The formation of friendship as sacred praxis requires more than simply the act of spending time in the same space.
What Christ beckons people into, and sacred friendship cultivates, is more adequately captured within the concept of belonging. Theologians such as Swinton, Brock, Henri Nouwen, and Christine Pohl generally describe belonging as the experience of being so intimately known that one is genuinely missed when one is not present. In other words, if being included is to be acknowledged and accommodated when present, then to belong is to be missed when one is absent. However, it is my conviction that belonging must also be something that one can identify in the moment. Otherwise, the experience of belonging is relegated to something that one can only truly name in its absence. Thinking more expansively, then, perhaps to belong is to be so integral to what is happening in a space that one’s presence fundamentally changes a space. One’s presence is acknowledged as a transformative gift—and we receive the presence of others as gifts in return. This innate giftedness by virtue of simply being is what makes sacred friendship possible.
As much as I appreciate Mr. Elvis’s attentive willingness to meet a need that I have (by quite literally carrying one of my burdens), those acts of service are not the essence of our sacred friendship. In fact, if I experienced a miraculous altering of my body and no longer needed crutches, Mr. Elvis’s assistance wouldn’t have quite the same effect.
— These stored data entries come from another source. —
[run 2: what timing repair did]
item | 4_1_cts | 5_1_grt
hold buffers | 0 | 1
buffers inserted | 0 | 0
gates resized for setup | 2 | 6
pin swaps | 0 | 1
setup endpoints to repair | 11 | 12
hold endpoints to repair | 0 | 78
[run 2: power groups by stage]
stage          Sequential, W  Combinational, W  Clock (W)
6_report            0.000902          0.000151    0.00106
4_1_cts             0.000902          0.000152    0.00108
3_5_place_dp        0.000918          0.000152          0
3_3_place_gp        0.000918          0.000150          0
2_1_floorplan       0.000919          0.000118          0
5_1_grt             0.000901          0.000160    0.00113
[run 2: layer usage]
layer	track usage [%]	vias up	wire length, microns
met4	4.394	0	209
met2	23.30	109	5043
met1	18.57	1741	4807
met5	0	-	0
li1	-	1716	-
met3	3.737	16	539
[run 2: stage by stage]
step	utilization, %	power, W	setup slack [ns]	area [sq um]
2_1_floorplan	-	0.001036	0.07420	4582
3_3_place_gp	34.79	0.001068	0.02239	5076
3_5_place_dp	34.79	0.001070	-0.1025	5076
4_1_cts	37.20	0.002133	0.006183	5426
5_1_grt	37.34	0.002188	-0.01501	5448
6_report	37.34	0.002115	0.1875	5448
==> config.mk <==
export PLATFORM = sky130hd
export DESIGN_NAME = prio_vec_regs
export DESIGN_NICKNAME = d
export VERILOG_FILES = /design/src/logic/prio_vec_pkg.sv /design/src/logic/prio_byte_reg.sv /design/src/logic/prio_vec_regs.sv
export VERILOG_INCLUDE_DIRS = /design/src /design/src/logic
export SDC_FILE = /design/constraint.sdc
export NUM_CORES = 1
export LEC_CHECK = 0
export BUFFER_PORTS_ARGS = -buffer_cell sky130_fd_sc_hd__buf_2
export CAP_MARGIN = 20
export CORE_UTILIZATION = 50
export CTS_CLUSTER_DIAMETER = 30
export CTS_CLUSTER_SIZE = 10
export DETAILED_ROUTE_END_ITERATION = 10
export GPL_TIMING_DRIVEN = 1
export HOLD_SLACK_MARGIN = 0.1
export PLACE_DENSITY = 0.88
export SYNTH_ARGS = -nofsm -noshare
export SYNTH_HDL_FRONTEND = slang
export SYNTH_SLANG_ARGS = --single-unit
==> constraint.sdc <==
create_clock -name i_clock -period 2.66 [get_ports i_clock]
set_clock_uncertainty 0.05 [all_clocks]
set_input_delay 0.133 -clock i_clock [delete_from_list [all_inputs] [get_ports i_clock]]
set_output_delay 0.133 -clock i_clock [all_outputs]
set_load 0.01 [all_outputs]
==> src/logic/prio_vec_map.svh <==
// register offsets, field layout, reset values for priority/vector regs
`ifndef PRIO_VEC_MAP_SVH
`define PRIO_VEC_MAP_SVH

`define PV_ADDR_W          4
`define PV_OFF_PRIO6       4'h0
`define PV_OFF_PRIO7       4'h1
`define PV_OFF_PRIO8       4'h2
`define PV_OFF_PRIO9       4'h3
`define PV_OFF_PRIO10      4'h4
`define PV_OFF_BASE_UPPER  4'h5
`define PV_OFF_BASE_HIGH   4'h6
`define PV_OFF_BASE_LOW    4'h7
`define PV_OFF_ADDR_UPPER  4'h8
`define PV_OFF_ADDR_HIGH   4'h9
`define PV_OFF_ADDR_LOW    4'ha

`define PV_MASK_PRIO6      8'hff
`define PV_MASK_PRIO7      8'h3b
`define PV_MASK_PRIO8      8'hc0
`define PV_MASK_PRIO9      8'h0f
`define PV_MASK_PRIO10     8'h03
`define PV_MASK_UPPER      8'h1f

`define PV_RST_PRIO6       8'hff
`define PV_RST_PRIO7       8'h3b
`define PV_RST_PRIO8       8'hc0
`define PV_RST_PRIO9       8'h0f
`define PV_RST_PRIO10      8'h00
`define PV_RST_BASE        21'h000008
`define PV_RST_VADDR       21'h000008

`define PV_VEC_IDX_W       8
`define PV_VEC_SHIFT       1

`endif

==> src/logic/prio_vec_pkg.sv <==
// types shared by the priority and vector register block
package prio_vec_pkg;
  typedef struct packed {
    logic [3:0] addr;
    logic [7:0] wdata;
    logic       wr;
    logic       rd;
  } reg_req_t;

  typedef struct packed {
    logic       valid;
    logic [7:0] index;
  } vec_req_t;

  typedef enum logic {
    prio_low  = 1'b0,
    prio_high = 1'b1
  } prio_level_t;
endpackage

==> src/logic/prio_byte_reg.sv <==
// one 8-bit register with per-bit implemented mask and reset value
`timescale 1ns/1ps
module prio_byte_reg #(
  parameter logic [7:0] MASK  = 8'hff,
  parameter logic [7:0] RESET = 8'h00
) (
  input  wire logic       i_clock,
  input  wire logic       i_rst_n,
  input  wire logic       i_we,
  input  wire logic [7:0] i_wdata,
  output logic      [7:0] o_value
);
  logic [7:0] value_reg;
  logic [7:0] value_next;

  // unimplemented bits stay zero whatever is written
  always_comb
  begin
    value_next = value_reg;
    if (i_we)
    begin
      value_next = i_wdata & MASK;
    end
  end

  // one reset value for every reset source
  always_ff @(posedge i_clock or negedge i_rst_n)
  begin
    if (!i_rst_n)
    begin
      value_reg <= RESET & MASK;
    end
    else
    begin
      value_reg <= value_next;
    end
  end

  assign o_value = value_reg;
endmodule

==> src/logic/prio_vec_regs.sv <==
// interrupt priority registers 6..10 plus vector table base and address
// Function
// - priority 6: eight read/write priority bits
// - priority 7: bits 5,4,3,1,0 implemented
// - priority 8: only bits 7 and 6
// - priority 9: bits 3..0 implemented
// - priority 10: bits 1,0, reset low
// - unimplemented bits read as zero
// - 21-bit base split over three registers
// - base resets to 0x000008
// - read-only 21-bit vector address
// - vector address resets to 0x000008
// - same reset value for every reset
// - lock bit blocks base register writes
`timescale 1ns/1ps
`include "prio_vec_map.svh"
module prio_vec_regs #(
  parameter int VEC_SHIFT = `PV_VEC_SHIFT
) (
  input  wire logic                      i_clock,
  input  wire logic                      i_rst_n,
  input  wire logic [`PV_ADDR_W-1:0]     i_addr,
  input  wire logic [7:0]                i_wdata,
  input  wire logic                      i_wr,
  input  wire logic                      i_rd,
  input  wire logic                      i_table_lock_bit,
  input  wire logic                      i_vec_valid,
  input  wire logic [`PV_VEC_IDX_W-1:0]  i_vec_index,
  output logic      [7:0]                o_rdata,
  output logic      [7:0]                o_prio6,
  output logic      [7:0]                o_prio7,
  output logic      [7:0]                o_prio8,
  output logic      [7:0]                o_prio9,
  output logic      [7:0]                o_prio10,
  output logic      [20:0]               o_vector_base,
  output logic      [20:0]               o_vector_addr
);
  // bus side: a register index on i_addr with a one-cycle write or
  // read strobe; writes land at the strobe edge, and read data are
  // registered, standing only in the cycle after the read strobe and
  // reading zero otherwise, so several slaves can share an or-ed bus
  // dispatch side: the controller pulses i_vec_valid with the vector
  // number; the computed address lands one cycle later and holds
  // limitation: a base write in the same cycle as a dispatch is not
  // seen by that dispatch, which still adds the old base
  // the lock level comes from a lock register kept elsewhere; the
  // sequence that guards it is not handled here
  // unimplemented priority bits never store a one, so the arbiter
  // downstream sees a clean zero in every hole
  prio_vec_pkg::reg_req_t req;
  prio_vec_pkg::vec_req_t vreq;
  logic [7:0]  prio_val [5];
  logic [20:0] base_reg;
  logic [20:0] base_next;
  logic [20:0] vaddr_reg;
  logic [20:0] vaddr_next;
  logic [7:0]  rdata_reg;
  logic [7:0]  rdata_next;
  logic [20:0] vec_offset;

  // priority selects by source; 1 steers the source to high priority
  typedef prio_vec_pkg::prio_level_t level_t;
  level_t      timer3_gate_prio;
  level_t      timer3_prio;
  level_t      uart2_general_prio;
  level_t      uart2_framing_err_prio;
  level_t      uart2_transmit_prio;
  level_t      uart2_receive_prio;
  level_t      i2c2_error_prio;
  level_t      i2c2_general_prio;
  level_t      ext_irq2_prio;
  level_t      logic_cell2_prio;
  level_t      wavegen2_prio;
  level_t      capcomp2_prio;
  level_t      timer4_prio;
  level_t      timer5_gate_prio;
  level_t      timer5_prio;
  level_t      logic_cell3_prio;
  level_t      wavegen3_prio;
  level_t      capcomp3_prio;
  level_t      timer6_prio;
  level_t      logic_cell4_prio;
  level_t      capcomp4_prio;
  logic [7:0]  prio_view [5];

  // bundle the bus and dispatch inputs
  assign req  = '{addr: i_addr, wdata: i_wdata, wr: i_wr, rd: i_rd};
  assign vreq = '{valid: i_vec_valid, index: i_vec_index};

  // priority registers, each with its own implemented mask
  prio_byte_reg #(.MASK(`PV_MASK_PRIO6), .RESET(`PV_RST_PRIO6)) u_prio6 (
    .i_clock (i_clock),
    .i_rst_n (i_rst_n),
    .i_we    (req.wr && req.addr == `PV_OFF_PRIO6),
    .i_wdata (req.wdata),
    .o_value (prio_val[0])
  );
  prio_byte_reg #(.MASK(`PV_MASK_PRIO7), .RESET(`PV_RST_PRIO7)) u_prio7 (
    .i_clock (i_clock),
    .i_rst_n (i_rst_n),
    .i_we    (req.wr && req.addr == `PV_OFF_PRIO7),
    .i_wdata (req.wdata),
    .o_value (prio_val[1])
  );
  prio_byte_reg #(.MASK(`PV_MASK_PRIO8), .RESET(`PV_RST_PRIO8)) u_prio8 (
    .i_clock (i_clock),
    .i_rst_n (i_rst_n),
    .i_we    (req.wr && req.addr == `PV_OFF_PRIO8),
    .i_wdata (req.wdata),
    .o_value (prio_val[2])
  );
  prio_byte_reg #(.MASK(`PV_MASK_PRIO9), .RESET(`PV_RST_PRIO9)) u_prio9 (
    .i_clock (i_clock),
    .i_rst_n (i_rst_n),
    .i_we    (req.wr && req.addr == `PV_OFF_PRIO9),
    .i_wdata (req.wdata),
    .o_value (prio_val[3])
  );
  prio_byte_reg #(.MASK(`PV_MASK_PRIO10), .RESET(`PV_RST_PRIO10)) u_prio10 (
    .i_clock (i_clock),
    .i_rst_n (i_rst_n),
    .i_we    (req.wr && req.addr == `PV_OFF_PRIO10),
    .i_wdata (req.wdata),
    .o_value (prio_val[4])
  );

  // name each implemented bit after the source it steers
  assign timer3_gate_prio       = level_t'(prio_val[0][7]);
  assign timer3_prio            = level_t'(prio_val[0][6]);
  assign uart2_general_prio     = level_t'(prio_val[0][5]);
  assign uart2_framing_err_prio = level_t'(prio_val[0][4]);
  assign uart2_transmit_prio    = level_t'(prio_val[0][3]);
  assign uart2_receive_prio     = level_t'(prio_val[0][2]);
  assign i2c2_error_prio        = level_t'(prio_val[0][1]);
  assign i2c2_general_prio      = level_t'(prio_val[0][0]);

  // priority 7 has holes at bits 7, 6 and 2
  assign ext_irq2_prio          = level_t'(prio_val[1][5]);
  assign logic_cell2_prio       = level_t'(prio_val[1][4]);
  assign wavegen2_prio          = level_t'(prio_val[1][3]);
  assign capcomp2_prio          = level_t'(prio_val[1][1]);
  assign timer4_prio            = level_t'(prio_val[1][0]);

  // priority 8 keeps only its two top bits
  assign timer5_gate_prio       = level_t'(prio_val[2][7]);
  assign timer5_prio            = level_t'(prio_val[2][6]);

  // priority 9 keeps only its low nibble
  assign logic_cell3_prio       = level_t'(prio_val[3][3]);
  assign wavegen3_prio          = level_t'(prio_val[3][2]);
  assign capcomp3_prio          = level_t'(prio_val[3][1]);
  assign timer6_prio            = level_t'(prio_val[3][0]);

  // priority 10 bits come out of reset low, unlike the rest
  assign logic_cell4_prio       = level_t'(prio_val[4][1]);
  assign capcomp4_prio          = level_t'(prio_val[4][0]);

  // read views rebuilt from the named selects with the holes tied low;
  // the outputs come straight from the masked registers instead, so a
  // slip in a mask constant shows up as a mismatch between the two
  // paths rather than hiding in both
  assign prio_view[0] = {
    timer3_gate_prio,
    timer3_prio,
    uart2_general_prio,
    uart2_framing_err_prio,
    uart2_transmit_prio,
    uart2_receive_prio,
    i2c2_error_prio,
    i2c2_general_prio
  };

  assign prio_view[1] = {
    2'h0,
    ext_irq2_prio,
    logic_cell2_prio,
    wavegen2_prio,
    1'h0,
    capcomp2_prio,
    timer4_prio
  };

  assign prio_view[2] = {
    timer5_gate_prio,
    timer5_prio,
    6'h00
  };

  assign prio_view[3] = {
    4'h0,
    logic_cell3_prio,
    wavegen3_prio,
    capcomp3_prio,
    timer6_prio
  };

  assign prio_view[4] = {
    6'h00,
    logic_cell4_prio,
    capcomp4_prio
  };

  // base register: writable byte by byte unless the table is locked
  always_comb
  begin
    base_next = base_reg;
    if (req.wr && !i_table_lock_bit)
    begin
      unique case (req.addr)
        `PV_OFF_BASE_UPPER: base_next[20:16] = req.wdata[4:0];
        `PV_OFF_BASE_HIGH:  base_next[15:8]  = req.wdata;
        `PV_OFF_BASE_LOW:   base_next[7:0]   = req.wdata;
        default:            base_next = base_reg;
      endcase
    end
  end

  // word offset of the vector inside the table
  assign vec_offset = 21'(vreq.index) << VEC_SHIFT;

  // address tracks the dispatch; bus writes never reach it
  always_comb
  begin
    vaddr_next = vaddr_reg;
    if (vreq.valid)
    begin
      vaddr_next = base_reg + vec_offset;
    end
  end

  // read mux, registered so data stand one cycle after the strobe
  always_comb
  begin
    rdata_next = 8'h00;
    if (req.rd)
    begin
      unique case (req.addr)
        `PV_OFF_PRIO6:      rdata_next = prio_view[0];
        `PV_OFF_PRIO7:      rdata_next = prio_view[1];
        `PV_OFF_PRIO8:      rdata_next = prio_view[2];
        `PV_OFF_PRIO9:      rdata_next = prio_view[3];
        `PV_OFF_PRIO10:     rdata_next = prio_view[4];
        `PV_OFF_BASE_UPPER: rdata_next = {3'h0, base_reg[20:16]};
        `PV_OFF_BASE_HIGH:  rdata_next = base_reg[15:8];
        `PV_OFF_BASE_LOW:   rdata_next = base_reg[7:0];
        `PV_OFF_ADDR_UPPER: rdata_next = {3'h0, vaddr_reg[20:16]};
        `PV_OFF_ADDR_HIGH:  rdata_next = vaddr_reg[15:8];
        `PV_OFF_ADDR_LOW:   rdata_next = vaddr_reg[7:0];
        default:            rdata_next = 8'h00; // unmapped reads zero
      endcase
    end
  end

  // base state; reset value does not depend on reset cause
  always_ff @(posedge i_clock or negedge i_rst_n)
  begin
    if (!i_rst_n)
    begin
      base_reg <= `PV_RST_BASE;
    end
    else
    begin
      base_reg <= base_next;
    end
  end

  // dispatched address state
  always_ff @(posedge i_clock or negedge i_rst_n)
  begin
    if (!i_rst_n)
    begin
      vaddr_reg <= `PV_RST_VADDR;
    end
    else
    begin
      vaddr_reg <= vaddr_next;
    end
  end

  // read data state; cleared so an idle bus reads zero
  always_ff @(posedge i_clock or negedge i_rst_n)
  begin
    if (!i_rst_n)
    begin
      rdata_reg <= 8'h00;
    end
    else
    begin
      rdata_reg <= rdata_next;
    end
  end

  // outputs straight from the registers
  assign o_rdata       = rdata_reg;
  assign o_prio6       = prio_val[0];
  assign o_prio7       = prio_val[1];
  assign o_prio8       = prio_val[2];
  assign o_prio9       = prio_val[3];
  assign o_prio10      = prio_val[4];
  assign o_vector_base = base_reg;
  assign o_vector_addr = vaddr_reg;
endmodule

Word-level counts from Yosys, hierarchy flattened
Cells that the tools add are included.
{ "word_totals": {"out_inout_bits": 90, "input_bits": 26, "ff_bits": 71, "wordCells": 34} }
{ "op_classes": {"n_eq_ne": 10, "mux": 2, "add_sub_neg": 1, "reduce_logical": 11} }
{ "ops": {"columns": ["op", "count"], "rows": [
  ["one-hot mux 8 bit (11 select lines)", 1],
  ["adder 21 x 9 -> 21 bit", 1],
  ["equality test 4 x 3 -> 1 bit, second input constant", 4],
  ["equality test 4 bit, second input constant", 3],
  ["equality test 4 x 2 -> 1 bit, second input constant", 2],
  ["two-way mux 8 bit", 1],
  ["logical AND 1 bit", 6],
  ["AND reduction 2 bit", 3],
  ["equality test 4 x 1 -> 1 bit, second input constant", 1],
  ["logical NOT 4 bit", 1],
  ["logical NOT 1 bit", 1]
]} }

Logic depth before layout (Yosys ltp)
{ "logic_depth": {"depth_word": 3, "mapped_depth": 8, "ltp_nobuf": 7} }

Hierarchy
A second synthesis with hierarchy kept.
{ "unflattened": {"hier_cells": 370, "hier_area_um2": 4090.2} }
{ "modules_own_cells": {"columns": ["mod", "instances", "cells_per_inst", "area_per_inst_um2", "seq_area_each_um2"], "rows": [
  ["prio_vec_regs", 1, 304, 3105.5, 1253.7],
  ["prio_byte_reg (u_prio6)", 1, 17, 341.6, 210.2],
  ["prio_byte_reg (u_prio7)", 1, 14, 214.0, 131.4],
  ["prio_byte_reg (u_prio9)", 1, 13, 183.9, 105.1],
  ["prio_byte_reg (u_prio8)", 1, 11, 123.9, 52.6],
  ["prio_byte_reg (u_prio10)", 1, 11, 121.4, 50.0]
]} }

Worst setup path before layout
OpenSTA, ideal clock, no wires.
{ "synth_timing": {"path_kind": "flip-flop to flip-flop", "startpoint": "register base_reg[1] (netlist: o_vector_base[1])", "endpoint": "register vaddr_reg[9] (netlist: o_vector_addr[9])", "required_time_ps": 2515, "setup_slack_ps": 631, "path_buffers": 1, "setup_ps": 95, "t_arrival_ps": 1884, "period_less_slack_ps": 2029, "path_stages_with_launch": 9, "path_cell_list": "dfrtp_1 -> ha_1 -> inv_1 -> fa_1 -> nand2b_1 -> a211oi_2 -> buf_2 -> nor3_1 -> o31ai_1"} }
{ "synth_between": {"elab_chain_cells": 1} }
{ "synth_rtl": {"columns": ["element", "line", "source"], "rows": [
  ["start, declared", "prio_vec_regs.sv:53", "logic [20:0] base_reg;"],
  ["start signal, assigned", "prio_vec_regs.sv:259", "base_reg <= `PV_RST_BASE;"],
  ["start signal, assigned", "prio_vec_regs.sv:263", "base_reg <= base_next;"],
  ["adder 21 x 9 -> 21 bit", "prio_vec_regs.sv:227", "vaddr_next = base_reg + vec_offset;"],
  ["end signal, assigned", "prio_vec_regs.sv:272", "vaddr_reg <= `PV_RST_VADDR;"],
  ["end signal, assigned", "prio_vec_regs.sv:276", "vaddr_reg <= vaddr_next;"],
  ["end, declared", "prio_vec_regs.sv:55", "logic [20:0] vaddr_reg;"]
]} }
Every way passes these cells.
A chain may end at the register's enable or synchronous reset.

Worst setup path in the final report
Ends and elaborated chain as after synthesis.

==> impl_metrics.csv <==
group,metric,value,unit
status,run_status,"complete, no violations",
sta,period_share,0.7984,
setup_path,path_cells,"ha_1, inv_1, fa_1, nand2b_1, a211oi_2, buf_4, nor3_1, o31ai_1",
floorplanning,num_rows,33,
cells_and_area,seqCellArea,1803,sq um
setup_path,path_buf_inv,2,
global_routing,grt_antenna_before_repair,0,
placed_design,place_congestion,0.9628,
setup_path,startpoint_type,"register",
sta,maxSlewHeadroom,0.4730,
floorplanning,die_w,94.43,um
flow_run,cap_violations,0,
setup_path,critPathArrivalTime,2340,ps
setup_path,r2r_start,"o_vector_base[1]$_DFFE_PN0P_",
synth,yosysWarningCount,0,
floorplanning,die-area,8917,sq um
cells_and_area,num_antenna_cells,0,
cts,clk_latency,360,ps
global_routing,grt_pass1_wl,18840,um
setup_path,required,2880,ps
routing,drt_pass1_iterations,6,
synth,syn_area,4272,sq um
sta,finalHoldViolCount,0,
floorplanning,coreArea,8258,sq um
routing,drt_iter0_drc,393,
cts,cts_root_buf,"clkbuf_8",
power_and_ir_drop,ir_drop,0.0004572,V
routing,drt_wl_total,12120,um
min_path,min_path_type,"primary input to register",
routing,via_count,3827,
sta,period_needed,2124,ps
setup_path,crit_type,"register to register",
placed_design,io_buffers,96,
synth,syn_avg_cell_area,10.27,sq um
setup_path,max_stage_delay,410,ps
synth,ys_async_sr_fraction,1.000,
cells_and_area,multi_input_area,2231,sq um
routing,antenna_left,0,
synth,synth_seq_cells,71,
global_routing,grt.total_usage,0.2846,
cells_and_area,design_area,5040,sq um
placed_design,dpl-instance-area,4737,sq um
cts,cts_buffer_depth,2,
cts,post-cts-setup-buffers,0,
cts,numCtsBuffers,9,
floorplanning,initial_core_util,0.5173,
setup_path,endpoint_kind,"register",
cells_and_area,area_growth,17.98,%
floorplanning,die_h,94.43,um
floorplanning,io_pins,116,
global_routing,grt_start_max_net_pins,37,
cells_and_area,fillers,677,
placed_design,dp_hpwl,8791,um
sta,worst_pin_slew,790.5,ps
sta,setup_violations,0,
routing,routedWlPerCell,19.54,um
global_routing,gr-total-overflow,0,
setup_path,cp_max_fo,12,
setup_path,cp_top_family,"adder cells",
power_and_ir_drop,power.density,762.8,nW/um^2
sta,finalSetupTns,0,ps
synth,synth_ff_type,"dfrtp_1",
min_path,min_from,"i_vec_index[0]",
sta,rsz0062_at_grt,"no",
synth,synth_cell_type_count,60,
cells_and_area,nets,545,
power_and_ir_drop,power.leakage,2.325,nW
sta,slew_violations,0,
routing,vias_per_cell,6.173,
routing,post-route-drc-count,0,
global_routing,grt_pass1_vias,3541,
cells_and_area,drive_gt1_frac,0.3883,
cts,clkTransAtPathRegs,80,ps
synth,syn_inst,416,
cts,cts_sinks,71,
sta,fmax,470.9,MHz
setup_path,slowest_stage,"dfrtp_1",
setup_path,cp-startpoint,"o_vector_base[1]$_DFFE_PN0P_",
cts,h-tree-depth,3,
synth,seq_area_frac_synth,0.4221,
cts,cts_tree,"done",
synth,synth_edf_count,0,
through the flow:
stage	hold WS [ps]	power [mW]	utilization	instances	setup slack, ps
6_report	112.9	3.844	0.6103	620	536.3
3_3_place_gp	196.8	2.802	0.5736	596	665.2
2_1_floorplan	-212.6	2.338	-	434	630.9
4_1_cts	105.4	3.836	0.6103	620	553.3
5_1_grt	102.0	4.039	0.6103	620	403.6
3_5_place_dp	210.5	2.849	0.5736	596	580.9
Yosys cell counts, types with 3 or more instances:
cell	number	area share
o21a_1	5	0.0088
dfstp_2	21	0.13
a22o_1	3	0.0062
nor2_1	8	0.0070
clkbuf_1	7	0.0062
dfrtp_1	50	0.29
a31oi_1	7	0.010
xnor2_1	3	0.0062
a21oi_1	24	0.028
and3_1	8	0.012
nand2b_1	3	0.0044
nor3b_1	3	0.0053
a21o_1	5	0.0088
inv_1	11	0.0097
o21ai_0	13	0.015
nor3_1	12	0.014
ha_1	8	0.023
mux2i_1	4	0.0094
o2111ai_1	6	0.012
nand3_1	18	0.021
nand4b_1	3	0.0062
nand2_1	29	0.025
buf_4	22	0.039
nand3b_1	5	0.0088
and4b_1	4	0.0094
a2bb2oi_1	4	0.0082
o32a_1	3	0.0070
buf_2	13	0.015
o31ai_1	4	0.0070
mux2_2	54	0.14
o211ai_1	6	0.011
nor2b_1	5	0.0073
or3_1	5	0.0073
report_power, final:
part           leakage [nW]  switching, mW  internal [mW]
combinational          1.36          0.615          0.536
clock                 0.110          0.427          0.556
sequential            0.855          0.328           1.38
total                  2.33           1.37           2.47
cells by family after synthesis:
logic type / synth area share
AO/OA/AOI/OAI: 0.1582
XOR/XNOR: 0.006152
adder cells (fa/ha/maj): 0.02812
buffers and inverters: 0.07147
flip-flops: 0.4221
multiplexers: 0.1517
other: 0.0008779
AND/OR/NAND/NOR: 0.1614
metal layers:
layer | vias up | part of all wire | global-route usage
met4 | 0 | 0.030 | 0.1295
met1 | 1832 | 0.40 | 0.3811
met3 | 35 | 0.096 | 0.04992
met2 | 261 | 0.47 | 0.4493
li1 | 1699 | - | -
met5 | - | 0 | 0
registers in the layout, summed over array words and instances (netlist names):
register and flops:
u_prio6.o_value 8, u_prio9.o_value 4, o_vector_addr 21, u_prio7.o_value 5
u_prio10.o_value 2, u_prio8.o_value 2, o_vector_base 21, o_rdata 8
worst min-delay path: stages:
cell,delay (ps)
buf_2,90
ha_1,120
mux2_2,140
final cells by class:
class	instances	area share
clock buffers	11	0.02805
clock inverters	5	0.01614
inverters	11	0.008193
multi-input cells	308	0.4427
flip-flops and latches	71	0.3577
well taps	105	0.02607
repair buffers	109	0.1212
layout by cell type, fill, tap and decap left out, types with 6 or more instances in the layout:
cell and instances:
ha_1 8, a31oi_1 7, o211ai_1 6, dfrtp_1 50
nand3_1 18, mux2_2 54, o21ai_0 13, nor2_1 8
conb_1 19, and3_1 8, a21oi_1 24, nand2_1 29
clkbuf_8 10, dfstp_2 21, dlygate4sd3_1 8, nor3_1 12
o2111ai_1 6, buf_2 96, inv_1 11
Yet we would remain sacred friends—brothers in Christ. The reality is that through that first simple act of service, we began to appreciate one another’s presence and delight in each other simply as human beings. These dynamics of sacred friendship are perhaps more visible in communities where people who live with disabilities are present, and the asymmetries of need are more obvious. However, these dynamics remain true for each one of us, no matter how able-bodied one may think themselves to be. Our needs are a symbol of our shared humanity, our shared being. As we abide in Christ, the grace of Christ begins to simplify the ways in which we discern categories such as shared traits or interests. Christ alive within us and Christ revealed between us faithfully forms us as members of his body—as sacred friends who belong to one another. And our needs become the lights that illuminate the beauty of belonging.